Dedicated to the GAFB/HiPockets/Poppy Star reunion 2010, with love to all, Amers
WITH ABANDON
Abandon hangups
all ye who enter here
Abandon your present
your what-happened-since-then
Embrace the ever-present past
Pick up a tambourine
Beat it til your hands bruise
Sing til it hurts
Play til your fingers remember
where their callouses were
Laugh til you cry
Live like it’s your last day on earth
Like it’s the end of your shift
Grab a cold beer, flop down here
and tell me all about it
We remain gypsies
no matter what path we chose
The world will never see anything like it again
Time and place
Ribs and space
Perrrrrrfection
Amy Barlow Liberatore
Santa Monica, August 15, 2010 (the morning after)

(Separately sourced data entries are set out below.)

## src/verilog/accel_params.svh

```systemverilog
// Accelerator subsystem parameters
`ifndef ACCEL_PARAMS_SVH
`define ACCEL_PARAMS_SVH

// Byte address width
`define ADDR_W 32

// Data word width, four bytes per word
`define DATA_W 32

// Command length width in words
`define LEN_W 8

// Scalar cache line size in bytes
`define LINE_BYTES 16

// Outstanding transfers tracked by the arbiter
`define ARB_DEPTH 4

`endif

```

## src/verilog/accel_pkg.sv

```systemverilog
// Accelerator shared types
`default_nettype none

`include "accel_params.svh"

package accel_pkg;

  typedef logic [`ADDR_W-1:0] addr_t;
  typedef logic [`DATA_W-1:0] data_t;
  typedef logic [`LEN_W-1:0]  len_t;

  // Dispatched command opcodes
  typedef enum logic {
    OP_COPY,
    OP_FILL
  } cmd_op_e;

  typedef enum logic [2:0] {
    IDLE,
    RD_REQ,
    RD_WAIT,
    WR_REQ,
    WR_WAIT,
    DONE
  } copy_state_e;

  // Configuration register offsets
  typedef enum logic [1:0] {
    REG_CTRL        = 2'd0,
    REG_INVAL_COUNT = 2'd1
  } cfg_addr_e;

endpackage

`default_nettype wire

```

## src/verilog/mem_bus_if.sv

```systemverilog
// Single-beat memory bus
`timescale 1ns/1ps
`default_nettype none

interface mem_bus_if import accel_pkg::*; ();

  // Request channel
  logic  req_valid;
  logic  req_ready;
  logic  req_we;
  addr_t req_addr;
  data_t req_wdata;

  // Response channel, in request order
  logic  rsp_valid;
  logic  rsp_ready;
  data_t rsp_rdata;

  modport master (
    output req_valid, req_we, req_addr, req_wdata, rsp_ready,
    input  req_ready, rsp_valid, rsp_rdata
  );

  modport slave (
    input  req_valid, req_we, req_addr, req_wdata, rsp_ready,
    output req_ready, rsp_valid, rsp_rdata
  );

endinterface

`default_nettype wire

```

## src/verilog/sys_config.sv

```systemverilog
// System configuration registers
`timescale 1ns/1ps
`default_nettype none

module sys_config import accel_pkg::*; (
  input  logic      clk_i,
  input  logic      arst_n_i,
  input  logic      cfg_valid_i,
  input  logic      cfg_we_i,
  input  cfg_addr_e cfg_addr_i,
  input  data_t     cfg_wdata_i,
  output logic      cfg_rvalid_o,
  output data_t     cfg_rdata_o,
  input  logic      inval_fire_i,
  output logic      inval_en_o
);

  logic  inval_en_q;
  data_t inval_count_q;
  logic  ctrl_wr;

  assign ctrl_wr    = cfg_valid_i && cfg_we_i && (cfg_addr_i == REG_CTRL);
  assign inval_en_o = inval_en_q;

  always_ff @(posedge clk_i or negedge arst_n_i) begin
    if (!arst_n_i) begin
      inval_en_q    <= 1'b0;
      inval_count_q <= '0;
      cfg_rvalid_o  <= 1'b0;
    end else begin
      cfg_rvalid_o <= cfg_valid_i && !cfg_we_i;
      if (ctrl_wr) begin
        inval_en_q    <= cfg_wdata_i[0];
        // Restart the count with the new setting
        inval_count_q <= '0;
      end else if (inval_fire_i) begin
        inval_count_q <= inval_count_q + 1'b1;
      end
    end
  end

  // Read data, one cycle after the request
  always_ff @(posedge clk_i) begin
    if (cfg_valid_i && !cfg_we_i) begin
      unique case (cfg_addr_i)
        REG_CTRL:        cfg_rdata_o <= data_t'(inval_en_q);
        REG_INVAL_COUNT: cfg_rdata_o <= inval_count_q;
        default:         cfg_rdata_o <= '0;
      endcase
    end
  end

endmodule

`default_nettype wire

```

## src/verilog/vec_copy_unit.sv

```systemverilog
// Block copy accelerator
`timescale 1ns/1ps
`default_nettype none

module vec_copy_unit import accel_pkg::*; (
  input  logic      clk_i,
  input  logic      arst_n_i,
  input  logic      cmd_valid_i,
  output logic      cmd_ready_o,
  input  cmd_op_e   cmd_op_i,
  input  addr_t     cmd_src_i,
  input  addr_t     cmd_dst_i,
  input  len_t      cmd_len_i,
  output logic      rsp_valid_o,
  input  logic      rsp_ready_i,
  output len_t      rsp_words_o,
  mem_bus_if.master mem
);

  copy_state_e state_q, state_d;
  len_t        idx_q;
  cmd_op_e     op_q;
  addr_t       src_q;
  addr_t       dst_q;
  len_t        len_q;
  data_t       data_q;
  addr_t       offs;
  logic        cmd_fire;
  logic        last_word;

  assign cmd_fire  = cmd_valid_i && cmd_ready_o;
  assign offs      = addr_t'({idx_q, 2'b00});
  assign last_word = len_t'(idx_q + 1'b1) == len_q;

  ////////////////////////////////////////////////////////////////////////////
  // Control FSM
  ////////////////////////////////////////////////////////////////////////////

  always_comb begin
    state_d = state_q;
    unique case (state_q)
      IDLE: begin
        if (cmd_valid_i)
          state_d = (cmd_op_i == OP_COPY) ? RD_REQ : WR_REQ;
      end
      RD_REQ: begin
        if (mem.req_ready)
          state_d = RD_WAIT;
      end
      RD_WAIT: begin
        if (mem.rsp_valid)
          state_d = WR_REQ;
      end
      WR_REQ: begin
        if (mem.req_ready)
          state_d = WR_WAIT;
      end
      WR_WAIT: begin
        if (mem.rsp_valid) begin
          if (last_word)
            state_d = DONE;
          else if (op_q == OP_COPY)
            state_d = RD_REQ;
          else
            state_d = WR_REQ;
        end
      end
      DONE: begin
        if (rsp_ready_i)
          state_d = IDLE;
      end
      default: state_d = IDLE;
    endcase
  end

  always_ff @(posedge clk_i or negedge arst_n_i) begin
    if (!arst_n_i) begin
      state_q <= IDLE;
      idx_q   <= '0;
    end else begin
      state_q <= state_d;
      if (cmd_fire)
        idx_q <= '0;
      else if (state_q == WR_WAIT && mem.rsp_valid)
        idx_q <= idx_q + 1'b1;
    end
  end

  // Command fields and the word in flight
  always_ff @(posedge clk_i) begin
    if (cmd_fire) begin
      op_q   <= cmd_op_i;
      src_q  <= cmd_src_i;
      dst_q  <= cmd_dst_i;
      len_q  <= cmd_len_i;
      // FILL keeps the pattern for every write
      data_q <= data_t'(cmd_src_i);
    end else if (state_q == RD_WAIT && mem.rsp_valid) begin
      data_q <= mem.rsp_rdata;
    end
  end

  ////////////////////////////////////////////////////////////////////////////
  // Bus and handshake outputs
  ////////////////////////////////////////////////////////////////////////////

  assign mem.req_valid = (state_q == RD_REQ) || (state_q == WR_REQ);
  assign mem.req_we    = (state_q == WR_REQ);
  assign mem.req_addr  = (state_q == WR_REQ) ? dst_q + offs : src_q + offs;
  assign mem.req_wdata = data_q;
  assign mem.rsp_ready = (state_q == RD_WAIT) || (state_q == WR_WAIT);

  assign cmd_ready_o = (state_q == IDLE);
  assign rsp_valid_o = (state_q == DONE);
  assign rsp_words_o = len_q;

  // The dispatcher never sends an empty command
  assert property (@(posedge clk_i) disable iff (!arst_n_i)
    cmd_fire |-> cmd_len_i != '0)
    else $error("Copy command with zero length accepted");

endmodule

`default_nettype wire

```

## src/verilog/inval_filter.sv

```systemverilog
// Write invalidation filter
`timescale 1ns/1ps
`default_nettype none

`include "accel_params.svh"

module inval_filter import accel_pkg::*; (
  input  logic      clk_i,
  input  logic      arst_n_i,
  input  logic      en_i,
  mem_bus_if.slave  slv,
  mem_bus_if.master mst,
  output logic      inval_valid_o,
  input  logic      inval_ready_i,
  output addr_t     inval_addr_o,
  output logic      inval_fire_o
);

  localparam int unsigned LINE_OFF_W = $clog2(`LINE_BYTES);

  addr_t line_q;
  logic  line_vld_q;
  addr_t req_line;
  logic  need_inval;

  assign req_line = {slv.req_addr[`ADDR_W-1:LINE_OFF_W], {LINE_OFF_W{1'b0}}};

  // Writes to a line other than the last invalidated one wait
  assign need_inval = en_i && slv.req_valid && slv.req_we &&
                      !(line_vld_q && (line_q == req_line));

  assign inval_valid_o = need_inval;
  assign inval_addr_o  = req_line;
  assign inval_fire_o  = inval_valid_o && inval_ready_i;

  always_ff @(posedge clk_i or negedge arst_n_i) begin
    if (!arst_n_i) begin
      line_vld_q <= 1'b0;
    end else if (!en_i) begin
      line_vld_q <= 1'b0;
    end else if (inval_fire_o) begin
      line_vld_q <= 1'b1;
    end
  end

  always_ff @(posedge clk_i) begin
    if (inval_fire_o)
      line_q <= req_line;
  end

  ////////////////////////////////////////////////////////////////////////////
  // Request and response paths
  ////////////////////////////////////////////////////////////////////////////

  assign mst.req_valid = slv.req_valid && !need_inval;
  assign mst.req_we    = slv.req_we;
  assign mst.req_addr  = slv.req_addr;
  assign mst.req_wdata = slv.req_wdata;
  assign slv.req_ready = mst.req_ready && !need_inval;

  assign slv.rsp_valid = mst.rsp_valid;
  assign slv.rsp_rdata = mst.rsp_rdata;
  assign mst.rsp_ready = slv.rsp_ready;

  // Upstream holds the write, so a refused invalidation keeps it blocked
  assert property (@(posedge clk_i) disable iff (!arst_n_i)
    (en_i && $past(en_i && inval_valid_o && !inval_ready_i))
      |-> !(mst.req_valid && mst.req_we))
    else $error("Write forwarded while its invalidation is pending");

endmodule

`default_nettype wire

```

## src/verilog/mem_arbiter.sv

```systemverilog
// Round-robin memory arbiter
`timescale 1ns/1ps
`default_nettype none

`include "accel_params.svh"

module mem_arbiter import accel_pkg::*; (
  input  logic     clk_i,
  input  logic     arst_n_i,
  mem_bus_if.slave port0,
  mem_bus_if.slave port1,
  output logic     mem_req_valid_o,
  input  logic     mem_req_ready_i,
  output logic     mem_req_we_o,
  output addr_t    mem_req_addr_o,
  output data_t    mem_req_wdata_o,
  input  logic     mem_rsp_valid_i,
  output logic     mem_rsp_ready_o,
  input  data_t    mem_rsp_rdata_i
);

  localparam int unsigned DEPTH = `ARB_DEPTH;
  localparam int unsigned PTR_W = $clog2(DEPTH);

  logic             rr_q;
  logic             hold_q;
  logic             hold_gnt_q;
  logic             arb_gnt;
  logic             gnt;
  logic             push;
  logic             pop;
  logic             fifo_full;
  logic             fifo_empty;
  logic             head_id;
  logic             id_q [DEPTH];
  logic [PTR_W-1:0] wr_ptr_q;
  logic [PTR_W-1:0] rd_ptr_q;
  logic [PTR_W:0]   cnt_q;

  ////////////////////////////////////////////////////////////////////////////
  // Request arbitration
  ////////////////////////////////////////////////////////////////////////////

  always_comb begin
    if (port0.req_valid && port1.req_valid)
      arb_gnt = rr_q;
    else
      arb_gnt = port1.req_valid;
  end

  // A stalled request keeps its grant
  assign gnt = hold_q ? hold_gnt_q : arb_gnt;

  assign mem_req_valid_o = (port0.req_valid || port1.req_valid) && !fifo_full;
  assign mem_req_we_o    = gnt ? port1.req_we    : port0.req_we;
  assign mem_req_addr_o  = gnt ? port1.req_addr  : port0.req_addr;
  assign mem_req_wdata_o = gnt ? port1.req_wdata : port0.req_wdata;
  assign port0.req_ready = mem_req_ready_i && !fifo_full && !gnt;
  assign port1.req_ready = mem_req_ready_i && !fifo_full && gnt;

  assign push = mem_req_valid_o && mem_req_ready_i;

  always_ff @(posedge clk_i or negedge arst_n_i) begin
    if (!arst_n_i) begin
      rr_q       <= 1'b0;
      hold_q     <= 1'b0;
      hold_gnt_q <= 1'b0;
    end else begin
      hold_q     <= mem_req_valid_o && !mem_req_ready_i;
      hold_gnt_q <= gnt;
      if (push)
        rr_q <= ~gnt;
    end
  end

  ////////////////////////////////////////////////////////////////////////////
  // Source ID FIFO and response steering
  ////////////////////////////////////////////////////////////////////////////

  assign fifo_full  = cnt_q == (PTR_W+1)'(DEPTH);
  assign fifo_empty = cnt_q == '0;
  assign head_id    = id_q[rd_ptr_q];
  assign pop        = mem_rsp_valid_i && mem_rsp_ready_o;

  assign mem_rsp_ready_o = !fifo_empty && (head_id ? port1.rsp_ready : port0.rsp_ready);
  assign port0.rsp_valid = mem_rsp_valid_i && !fifo_empty && !head_id;
  assign port1.rsp_valid = mem_rsp_valid_i && !fifo_empty && head_id;
  assign port0.rsp_rdata = mem_rsp_rdata_i;
  assign port1.rsp_rdata = mem_rsp_rdata_i;

  always_ff @(posedge clk_i or negedge arst_n_i) begin
    if (!arst_n_i) begin
      wr_ptr_q <= '0;
      rd_ptr_q <= '0;
      cnt_q    <= '0;
    end else begin
      if (push)
        wr_ptr_q <= (wr_ptr_q == PTR_W'(DEPTH-1)) ? '0 : wr_ptr_q + 1'b1;
      if (pop)
        rd_ptr_q <= (rd_ptr_q == PTR_W'(DEPTH-1)) ? '0 : rd_ptr_q + 1'b1;
      unique case ({push, pop})
        2'b10:   cnt_q <= cnt_q + 1'b1;
        2'b01:   cnt_q <= cnt_q - 1'b1;
        default: cnt_q <= cnt_q;
      endcase
    end
  end

  always_ff @(posedge clk_i) begin
    if (push)
      id_q[wr_ptr_q] <= gnt;
  end

  assert property (@(posedge clk_i) disable iff (!arst_n_i)
    cnt_q <= (PTR_W+1)'(DEPTH))
    else $error("Arbiter ID FIFO overflow");

  // Memory answers only accepted requests
  assert property (@(posedge clk_i) disable iff (!arst_n_i)
    mem_rsp_valid_i |-> !fifo_empty)
    else $error("Memory response with no outstanding request");

endmodule

`default_nettype wire

```

## src/verilog/accel_system.sv

```systemverilog
// Accelerator subsystem top level
`timescale 1ns/1ps
`default_nettype none

module accel_system import accel_pkg::*; (
  input  logic      clk_i,
  input  logic      arst_n_i,
  // Command dispatch
  input  logic      cmd_valid_i,
  output logic      cmd_ready_o,
  input  cmd_op_e   cmd_op_i,
  input  addr_t     cmd_src_i,
  input  addr_t     cmd_dst_i,
  input  len_t      cmd_len_i,
  output logic      rsp_valid_o,
  input  logic      rsp_ready_i,
  output len_t      rsp_words_o,
  // Narrow host port
  input  logic      host_req_valid_i,
  output logic      host_req_ready_o,
  input  logic      host_req_we_i,
  input  addr_t     host_req_addr_i,
  input  data_t     host_req_wdata_i,
  output logic      host_rsp_valid_o,
  input  logic      host_rsp_ready_i,
  output data_t     host_rsp_rdata_o,
  // Memory port
  output logic      mem_req_valid_o,
  input  logic      mem_req_ready_i,
  output logic      mem_req_we_o,
  output addr_t     mem_req_addr_o,
  output data_t     mem_req_wdata_o,
  input  logic      mem_rsp_valid_i,
  output logic      mem_rsp_ready_o,
  input  data_t     mem_rsp_rdata_i,
  // Scalar cache invalidation
  output logic      inval_valid_o,
  input  logic      inval_ready_i,
  output addr_t     inval_addr_o,
  // Configuration
  input  logic      cfg_valid_i,
  input  logic      cfg_we_i,
  input  cfg_addr_e cfg_addr_i,
  input  data_t     cfg_wdata_i,
  output logic      cfg_rvalid_o,
  output data_t     cfg_rdata_o
);

  logic inval_en;
  logic inval_fire;

  mem_bus_if copy_bus ();
  mem_bus_if filt_bus ();
  mem_bus_if host_bus ();

  assign host_bus.req_valid  = host_req_valid_i;
  assign host_bus.req_we     = host_req_we_i;
  assign host_bus.req_addr   = host_req_addr_i;
  assign host_bus.req_wdata  = host_req_wdata_i;
  assign host_bus.rsp_ready  = host_rsp_ready_i;
  assign host_req_ready_o    = host_bus.req_ready;
  assign host_rsp_valid_o    = host_bus.rsp_valid;
  assign host_rsp_rdata_o    = host_bus.rsp_rdata;

  sys_config i_sys_config (
    .clk_i       (clk_i       ),
    .arst_n_i    (arst_n_i    ),
    .cfg_valid_i (cfg_valid_i ),
    .cfg_we_i    (cfg_we_i    ),
    .cfg_addr_i  (cfg_addr_i  ),
    .cfg_wdata_i (cfg_wdata_i ),
    .cfg_rvalid_o(cfg_rvalid_o),
    .cfg_rdata_o (cfg_rdata_o ),
    .inval_fire_i(inval_fire  ),
    .inval_en_o  (inval_en    )
  );

  vec_copy_unit i_vec_copy_unit (
    .clk_i      (clk_i      ),
    .arst_n_i   (arst_n_i   ),
    .cmd_valid_i(cmd_valid_i),
    .cmd_ready_o(cmd_ready_o),
    .cmd_op_i   (cmd_op_i   ),
    .cmd_src_i  (cmd_src_i  ),
    .cmd_dst_i  (cmd_dst_i  ),
    .cmd_len_i  (cmd_len_i  ),
    .rsp_valid_o(rsp_valid_o),
    .rsp_ready_i(rsp_ready_i),
    .rsp_words_o(rsp_words_o),
    .mem        (copy_bus   )
  );

  inval_filter i_inval_filter (
    .clk_i        (clk_i        ),
    .arst_n_i     (arst_n_i     ),
    .en_i         (inval_en     ),
    .slv          (copy_bus     ),
    .mst          (filt_bus     ),
    .inval_valid_o(inval_valid_o),
    .inval_ready_i(inval_ready_i),
    .inval_addr_o (inval_addr_o ),
    .inval_fire_o (inval_fire   )
  );

  // Accelerator on port 0, host on port 1
  mem_arbiter i_mem_arbiter (
    .clk_i          (clk_i          ),
    .arst_n_i       (arst_n_i       ),
    .port0          (filt_bus       ),
    .port1          (host_bus       ),
    .mem_req_valid_o(mem_req_valid_o),
    .mem_req_ready_i(mem_req_ready_i),
    .mem_req_we_o   (mem_req_we_o   ),
    .mem_req_addr_o (mem_req_addr_o ),
    .mem_req_wdata_o(mem_req_wdata_o),
    .mem_rsp_valid_i(mem_rsp_valid_i),
    .mem_rsp_ready_o(mem_rsp_ready_o),
    .mem_rsp_rdata_i(mem_rsp_rdata_i)
  );

endmodule

`default_nettype wire

```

We were prompted to write about a fork in the road; a change in direction; a crossroads, and the path taken – or not taken.
As usual, I took a different path… on the prompt! Enjoy a bit of whimsy. Amy
SILVER WHERE (Writer’s Island, Imagine)
Humid sultry unbearable walking-through-hot-water August midday
Trying to catch even the echo of a slight breeze
Wandering in the shade trees of Topanga Canyon
A glint
A glimmer of shiny something
half-hidden under leaves blown to the side of the road
during yesterday’s languidly moving air
A fork
Did someone toss it out the window with their takeout Chinese
forgetting that it came from a drawer in their home
(the ants feast on leftover Boiled Tripe and Things in a nearby discard0
Was there a fight and it was flung in a rage? From a moving car?
Or was it Julia Butterfly Hill, who takes environmentalism so seriously
she packs knife, fork, spoon, napkin, cup, and plate in her handbag
lest she be served on styrofoam with plastic utensils
Did her legendary self wander this road? Did the fork get tired of wandering?
Did it share tearful, tarnish-inducing goodbyes
with her fellow knife and spoon
before skinnying out a hole in the bottom of Julia’s bag?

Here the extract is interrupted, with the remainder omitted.